▶ Exercise:
What you produce should be every line from the data that includes "DONE".

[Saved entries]

==> src/rtl/ufp_div_seq.sv <==
// Iterative restoring divider q = a / b in IW.QW unsigned fixed point, one
// quotient bit per cycle, with saturation and divide-by-zero flags.
module ufp_div_seq
   import ufp_div_seq_pkg::*;
#(
   parameter int WL = UFP_WL,
   parameter int IW = UFP_WL - UFP_QW,
   parameter int QW = UFP_QW
) (
   input  logic   clk,
   input  logic   rst,
   input  logic   in_valid,
   output logic   in_ready,
   ufp_if.in      a,
   ufp_if.in      b,
   output logic   out_valid,
   input  logic   out_ready,
   ufp_if.out     q,
   output logic   ovf,
   output logic   dz,
   output state_t o_dbg_state
);

   // Handshakes: a transfer happens on a rising edge where valid and ready are
   // both high; valid never depends on ready, and a result is held until taken.

   localparam int             N   = IW + QW + QW;  // IW+QW == WL
   localparam int             CW  = cnt_w(WL, QW);
   localparam logic [WL-1:0]  SAT = WL'(all_ones(WL));

   state_t         r_state, w_next;
   logic [WL:0]    r_rem;
   logic [N-2:0]   r_quo;
   logic [N-1:0]   r_dvd;
   logic [WL-1:0]  r_div;
   logic [CW-1:0]  r_cnt;
   logic [WL-1:0]  r_q;
   logic           r_ovf;
   logic           r_dz;

   logic [WL:0]    w_rem_next;
   logic           w_qbit;
   logic [N-1:0]   w_quo_full;
   logic           w_ovf;

   ufp_div_step #(.WL(WL)) u_step (
      .i_rem      (r_rem),
      .i_bit      (r_dvd[N-1]),
      .i_div      (r_div),
      .o_rem_next (w_rem_next),
      .o_qbit     (w_qbit)
   );

   assign w_quo_full = {r_quo, w_qbit};
   assign w_ovf      = |w_quo_full[N-1:WL];

   always_ff @(posedge clk) begin
      if (rst) r_state <= IDLE;
      else     r_state <= w_next;
   end

   always_comb begin
      w_next    = r_state;
      in_ready  = 1'b0;
      out_valid = 1'b0;
      case (r_state)
         IDLE: begin
            in_ready = 1'b1;
            if (in_valid) w_next = (b.val == '0) ? DONE : DIV;
         end
         DIV: begin
            if (r_cnt == '0) w_next = DONE;
         end
         DONE: begin
            out_valid = 1'b1;
            if (out_ready) w_next = IDLE;
         end
         default: w_next = IDLE;
      endcase
   end

   always_ff @(posedge clk) begin
      if (rst) begin
         r_rem <= '0;
         r_quo <= '0;
         r_dvd <= '0;
         r_div <= '0;
         r_cnt <= '0;
         r_q   <= '0;
         r_ovf <= 1'b0;
         r_dz  <= 1'b0;
      end else begin
         case (r_state)
            IDLE: begin
               if (in_valid) begin
                  if (b.val == '0) begin
                     r_q   <= SAT;
                     r_ovf <= 1'b0;
                     r_dz  <= 1'b1;
                  end else begin
                     r_dvd <= {a.val, {QW{1'b0}}};
                     r_div <= b.val;
                     r_rem <= '0;
                     r_quo <= '0;
                     r_cnt <= CW'(N - 1);
                  end
               end
            end
            DIV: begin
               r_rem <= w_rem_next;
               r_quo <= w_quo_full[N-2:0];
               r_dvd <= {r_dvd[N-2:0], 1'b0};
               r_cnt <= r_cnt - CW'(1);
               // Final iteration: apply the width rule to the full quotient.
               if (r_cnt == '0) begin
                  r_q   <= w_ovf ? SAT : w_quo_full[WL-1:0];
                  r_ovf <= w_ovf;
                  r_dz  <= 1'b0;
               end
            end
            default: ;
         endcase
      end
   end

   assign q.val       = r_q;
   assign ovf         = r_ovf;
   assign dz          = r_dz;
   assign o_dbg_state = r_state;

endmodule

▶ Task output:
            if (in_valid) w_next = (b.val == '0) ? DONE : DIV;
            if (r_cnt == '0) w_next = DONE;
         DONE: begin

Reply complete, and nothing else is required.